Cost still a major challenge for carbon

Measuring, reporting and verification, not to mention the cost of such tasks, is an ongoing challenge for carbon farming anywhere in the world.

Technically speaking, measuring soil carbon is not difficult, says McMahon. Financially speaking, however, soil sampling is difficult to justify in some cases because of the upfront cost of doing it.

“In the US Midwest, the cost of sampling per acre is not prohibitive and we hope we will get that payback for being able to generate and sell credits over a five-to ten-year period,” he says. In contrast, in Australia, “if you’re going to do full, accurate soil carbon measurement across 300,000 hectares of land with a lot of variability of land types and your soil and terrain, it becomes very expensive, and it’s harder to get that payback.”

“The question is, ‘How do you get the cost down?'” he says. “How do you marry soil carbon sampling within modeling approaches and remote sensing to try and get that cost down? Where does the payback come from? How many credits can you generate per hectare? And what price can you expect to get and therefore what’s the breakeven?”

McMahon says these are still questions the industry is trying to work out, and that answers will vary from one geography and land type to the next.

There is potential to achieve carbon-neutral beef

One surprise was the ability to sequester a lot of carbon from livestock production just by adopting regenerative grazing systems, says McMahon.
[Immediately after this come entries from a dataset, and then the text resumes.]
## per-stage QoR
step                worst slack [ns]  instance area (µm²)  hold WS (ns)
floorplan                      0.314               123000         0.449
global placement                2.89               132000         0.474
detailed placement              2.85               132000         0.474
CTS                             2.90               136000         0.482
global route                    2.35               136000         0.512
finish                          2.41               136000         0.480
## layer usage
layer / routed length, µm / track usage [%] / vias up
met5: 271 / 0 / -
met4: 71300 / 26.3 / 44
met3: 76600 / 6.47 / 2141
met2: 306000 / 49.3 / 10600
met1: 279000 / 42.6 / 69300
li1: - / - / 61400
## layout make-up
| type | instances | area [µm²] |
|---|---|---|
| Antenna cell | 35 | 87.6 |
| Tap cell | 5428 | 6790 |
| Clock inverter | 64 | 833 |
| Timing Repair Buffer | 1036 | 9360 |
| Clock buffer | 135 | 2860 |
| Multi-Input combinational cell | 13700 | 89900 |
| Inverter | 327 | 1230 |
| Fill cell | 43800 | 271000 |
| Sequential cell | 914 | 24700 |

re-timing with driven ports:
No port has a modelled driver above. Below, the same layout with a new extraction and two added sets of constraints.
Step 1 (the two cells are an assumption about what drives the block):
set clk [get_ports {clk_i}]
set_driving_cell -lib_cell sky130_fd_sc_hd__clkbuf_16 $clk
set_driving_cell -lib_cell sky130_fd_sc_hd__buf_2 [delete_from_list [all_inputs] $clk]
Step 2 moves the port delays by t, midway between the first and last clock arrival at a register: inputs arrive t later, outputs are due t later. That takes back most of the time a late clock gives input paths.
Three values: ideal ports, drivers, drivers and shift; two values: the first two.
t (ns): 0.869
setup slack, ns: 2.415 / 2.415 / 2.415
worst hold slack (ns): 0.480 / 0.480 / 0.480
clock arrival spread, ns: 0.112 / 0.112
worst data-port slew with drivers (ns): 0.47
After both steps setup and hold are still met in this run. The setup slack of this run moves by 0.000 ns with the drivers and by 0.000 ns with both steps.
Background: an optimization exercise with open tools, aiming at small area and a short achievable clock period. Do not read the settings as production practice. Function was checked by simulation only, so behaviour that the tests miss may differ from the original. Power is estimated from default activity; no workload was simulated.

<file path="design.v">
`default_nettype none
package mem_pkg;
  localparam int XLEN   = 64;
  localparam int STRB_W = XLEN / 8;
endpackage
`default_nettype wire
`timescale 1ns/1ps
`default_nettype none
module cmp_tree #(
  parameter int N = 32,
  parameter int M = 32     
) (
  input  logic [N-1:0] a,
  input  logic [N-1:0] b,
  output logic         lt,
  output logic         eq
);
  function automatic logic [1:0] fold(input logic [N-1:0] x, input logic [N-1:0] y);
    logic [M-1:0] l, e;
    l = '0;
    e = '1;
    for (int i = 0; i < N; i++) begin
      l[i] = !x[i] && y[i];
      e[i] = !(x[i] ^ y[i]);
    end
    for (int w = M / 2; w >= 1; w = w / 2) begin
      for (int j = 0; j < w; j++) begin
        l[j] = l[2*j+1] || (e[2*j+1] && l[2*j]);
        e[j] = e[2*j+1] && e[2*j];
      end
    end
    fold = {l[0], e[0]};
  endfunction
  assign {lt, eq} = fold(a, b);
endmodule
module pmp_checker (
  input  logic [63:0] addr,
  input  logic        is_write,
  input  logic [7:0]  pmpcfg0,
  input  logic [63:0] pmpaddr0,
  input  logic [1:0]  priv_mode,
  output logic        access_fault
);
  logic hi8_zero, hi10_zero;
  logic tor_lt, na4_eq, napot_eq;
  logic match, perm_ok;
  assign hi8_zero  = ~|addr[63:56];
  assign hi10_zero = hi8_zero & ~|addr[55:54];
  assign napot_eq  = addr[53:12] == pmpaddr0[53:12];
  cmp_tree #(.N(54), .M(64)) u_cmp (
    .a  (addr[55:2]),
    .b  (pmpaddr0[53:0]),
    .lt (tor_lt),
    .eq (na4_eq)
  );
  always_comb begin
    case (pmpcfg0[4:3])
      2'd1:    match = hi8_zero & tor_lt;
      2'd2:    match = hi8_zero & na4_eq;
      2'd3:    match = hi10_zero & napot_eq;
      default: match = 1'b0;
    endcase
  end
  assign perm_ok      = is_write ? pmpcfg0[1] : pmpcfg0[0];
  assign access_fault = match ? !perm_ok : (priv_mode != 2'd3);
endmodule
`default_nettype wire
`timescale 1ns/1ps
`default_nettype none
module lane_align (
  input  logic [7:0]  sel,       
  input  logic [1:0]  size,
  input  logic        unsigned_load,
  input  logic [63:0] rdata,
  output logic [63:0] shifted,
  output logic        sign
);
  always_comb begin
    shifted = '0;
    for (int j = 0; j < 8; j++) begin
      for (int k = 0; j + k < 8; k++) begin
        shifted[8*j +: 8] = shifted[8*j +: 8] | ({8{sel[k]}} & rdata[8*(j+k) +: 8]);
      end
    end
  end
  always_comb begin
    case (size)
      2'd0:    sign = shifted[7];
      2'd1:    sign = shifted[15];
      default: sign = shifted[31];
    endcase
    sign = sign & !unsigned_load;
  end
endmodule
`default_nettype wire
`timescale 1ns/1ps
`default_nettype none
module amo_alu (
  input  logic [31:0] a,
  input  logic [31:0] b,
  output logic [31:0] sum,
  output logic        lt_s,
  output logic        lt_u
);
  logic [31:0] p, g, gg;
  logic        lt31, eq31;
  assign p = a ^ b;
  assign g = a & b;
  function automatic logic [31:0] prefix_g(input logic [31:0] gi, input logic [31:0] pi);
    logic [31:0] gx, px;
    gx = gi;
    px = pi;
    for (int k = 0; k < 5; k++) begin
      for (int i = 0; i < 32; i++) begin
        if (i & (1 << k)) begin
          gx[i] = gx[i] | (px[i] & gx[((i >> k) << k) - 1]);
          px[i] = px[i] & px[((i >> k) << k) - 1];
        end
      end
    end
    prefix_g = gx;
  endfunction
  assign gg  = prefix_g(g, p);
  assign sum = p ^ {gg[30:0], 1'b0};
  cmp_tree #(.N(31), .M(32)) u_cmp (
    .a  (a[30:0]),
    .b  (b[30:0]),
    .lt (lt31),
    .eq (eq31)
  );
  assign lt_u = (a[31] ^ b[31]) ? b[31] : lt31;
  assign lt_s = (a[31] ^ b[31]) ? a[31] : lt31;
endmodule
`default_nettype wire
`timescale 1ns/1ps
`default_nettype none
module mem_stage (
  input  logic        clk,
  input  logic        reset,
  input  logic        start,
  input  logic        is_load,
  input  logic        is_store,
  input  logic        is_amo,
  input  logic        unsigned_load,
  input  logic [1:0]  size,
  input  logic [3:0]  amo_op,
  input  logic [63:0] addr,
  input  logic [63:0] wdata,
  input  logic [63:0] pmpaddr0,
  input  logic [7:0]  pmpcfg0,
  input  logic [1:0]  priv_mode,
  output logic        done,
  output logic        fault,
  output logic [63:0] result,
  output logic        dbus_valid,
  output logic [63:0] dbus_addr,
  output logic [63:0] dbus_wdata,
  output logic [7:0]  dbus_strobe,
  output logic [1:0]  dbus_size,
  input  logic        dbus_data_ok,
  input  logic [63:0] dbus_rdata
);
  localparam logic [3:0] PASS_LO = 4'b1100;
  localparam logic [3:0] PASS_HI = 4'b1010;
  localparam logic [3:0] F_XOR   = 4'b0110;
  localparam logic [3:0] F_AND   = 4'b1000;
  localparam logic [3:0] F_OR    = 4'b1110;
  logic        valid_q;     
  logic        done_q;
  logic        fault_q;
  logic        wr_q;        
  logic        amo_q;
  logic        ra_q;        
  logic        uns_q;
  logic [1:0]  size_q;
  logic [3:0]  op_q;
  logic [63:0] addr_q;
  logic [63:0] data_q;
  logic [3:0]  fn_lo_q, fn_hi_q;
  logic [7:0]  osel_q;      
  logic [7:0]  strb_q;      
  logic        idle, accept, is_mem, access_fault, last, cap;
  logic [1:0]  size_in;
  logic [63:0] store_data;
  logic [63:0] shifted;
  logic        sign;
  logic [7:0]  from_data;       
  logic [63:0] load_value;
  logic [31:0] sum;
  logic        lt_s, lt_u;
  logic [3:0]  fn_amo;
  logic [7:0]  size_mask;
  assign idle    = !valid_q && !done_q;
  assign accept  = start && idle;
  assign is_mem  = is_load || is_store || is_amo;
  assign size_in = is_amo ? 2'd2 : size;
  assign last    = !amo_q || wr_q;
  assign cap     = valid_q && dbus_data_ok && !wr_q;    
  pmp_checker u_pmp (
    .addr         (addr),
    .is_write     (is_store || is_amo),
    .pmpcfg0      (pmpcfg0),
    .pmpaddr0     (pmpaddr0),
    .priv_mode    (priv_mode),
    .access_fault (access_fault)
  );
  always_ff @(posedge clk or posedge reset) begin
    if (reset) begin
      valid_q <= 1'b0;
      done_q  <= 1'b0;
      fault_q <= 1'b0;
    end else begin
      valid_q <= accept ? (is_mem && !access_fault)
                        : (valid_q && !(dbus_data_ok && last));
      done_q  <= accept ? (!is_mem || access_fault)
                        : (valid_q && dbus_data_ok && last);
      fault_q <= accept && is_mem && access_fault;
    end
  end
  always_comb begin
    case (size_in)
      2'd0:    store_data = {8{wdata[7:0]}};
      2'd1:    store_data = {4{wdata[15:0]}};
      2'd2:    store_data = {2{wdata[31:0]}};
      default: store_data = wdata;
    endcase
  end
  lane_align u_lane (
    .sel           (osel_q),
    .size          (size_q),
    .unsigned_load (uns_q),
    .rdata         (dbus_rdata),
    .shifted       (shifted),
    .sign          (sign)
  );
  amo_alu u_amo (
    .a    (shifted[31:0]),
    .b    (data_q[63:32]),
    .sum  (sum),
    .lt_s (lt_s),
    .lt_u (lt_u)
  );
  always_comb begin
    case (op_q)
      4'd0, 4'd1: fn_amo = PASS_HI;    
      4'd2:       fn_amo = F_XOR;
      4'd3:       fn_amo = F_AND;
      4'd4:       fn_amo = F_OR;
      4'd5:       fn_amo = lt_s ? PASS_LO : PASS_HI;
      4'd6:       fn_amo = lt_s ? PASS_HI : PASS_LO;
      4'd7:       fn_amo = lt_u ? PASS_LO : PASS_HI;
      4'd8:       fn_amo = lt_u ? PASS_HI : PASS_LO;
      default:    fn_amo = PASS_LO;    
    endcase
  end
  always_ff @(posedge clk) begin
    if (idle) begin
      wr_q    <= 1'b0;
      amo_q   <= is_amo;
      ra_q    <= !is_amo && (is_store || !is_load);
      uns_q   <= !is_amo && unsigned_load;
      size_q  <= size_in;
      op_q    <= amo_op;
      for (int k = 0; k < 8; k++) osel_q[k] <= (addr[2:0] == 3'(k));
      strb_q  <= size_mask << addr[2:0];
      fn_lo_q <= PASS_LO;
      fn_hi_q <= PASS_HI;
    end else if (cap && amo_q) begin
      wr_q    <= 1'b1;
      fn_lo_q <= fn_amo;
      fn_hi_q <= fn_amo;
    end
    if (idle) addr_q <= addr;
    else if (valid_q && dbus_data_ok && (wr_q || (!ra_q && !amo_q)))
      addr_q <= wr_q ? {{32{data_q[31]}}, data_q[31:0]} : load_value;
    if (idle) data_q[31:0] <= store_data[31:0];
    else if (cap) data_q[31:0] <= shifted[31:0];
    if (idle) data_q[63:32] <= store_data[63:32];
    else if (cap && amo_q && op_q == 4'd1) data_q[63:32] <= sum;
  end
  always_comb begin
    for (int i = 0; i < 32; i++) begin
      dbus_wdata[i]    = fn_lo_q[{data_q[i], data_q[32+i]}];
      dbus_wdata[32+i] = fn_hi_q[{data_q[i], data_q[32+i]}];
    end
  end
  assign done        = done_q;
  assign fault       = fault_q;
  assign dbus_valid  = valid_q;
  assign dbus_addr   = addr_q;    
  assign dbus_size   = size_q;
  always_comb begin
    case (size_in)
      2'd0:    size_mask = 8'h01;
      2'd1:    size_mask = 8'h03;
      2'd2:    size_mask = 8'h0f;
      default: size_mask = 8'hff;
    endcase
  end
  assign dbus_strobe = (ra_q || wr_q) ? strb_q : 8'd0;
  assign from_data = {{4{size_q == 2'd3}}, {2{size_q[1]}}, size_q != 2'd0, 1'b1};
  always_comb begin
    for (int k = 0; k < 8; k++) begin
      load_value[8*k +: 8] = from_data[k] ? shifted[8*k +: 8] : {8{sign}};
    end
  end
  assign result = addr_q;
endmodule
`default_nettype wire
</file>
In Australia, SLM has invested in a system called “holistic planned grazing” that involves dividing land up into smaller fields, investing in fencing and water and moving animals round.

“People think beef cattle emissions are a big problem, and yes there are certainly emissions associated with that category,” he says. “But what we found is that it doesn’t take a lot of carbon sequestration in soils and vegetation to offset those emissions.

“We have a carbon project which only extends to about a quarter of our Australian land portfolio, but they are intensively monitored and measured and producing verified credits. And even just a quarter of those verified credits were more than enough to outweigh the emissions of the full herd across the whole portfolio.”

“That gives us more confidence on those extensive landscapes,” he adds. “If you get your management right, there is the potential to achieve carbon neutral beef, which is quite exciting.”

Farming still ‘a tough business’

Any project concerned with regenerative ag these days has to come with a bit of a disclaimer, suggests McMahon.

“We always have a little note of warning when we talk to investors coming to the space for the first time, based on our experiences. We do see a certain amount of greenwashing — everyone’s rushing to claim that what they are doing is ‘regenerative.’

“You have to really interrogate what is happening on the ground. Is it business as usual or is it actually changing? In our report, we tried to set out very clearly what we’re doing, which is different from conventional agriculture [and we have] very clear theories of change and practice change.”

He also cautions against some of the current hype around regenerative agriculture, “where you get new entrants coming in who almost get seduced by the potential.”

“Farming is still a tough business, and a lot of things have to be right to make good investment returns, no matter how regenerative you are,” he adds. “We’re trying to be realistic in the report about what works and what doesn’t work.”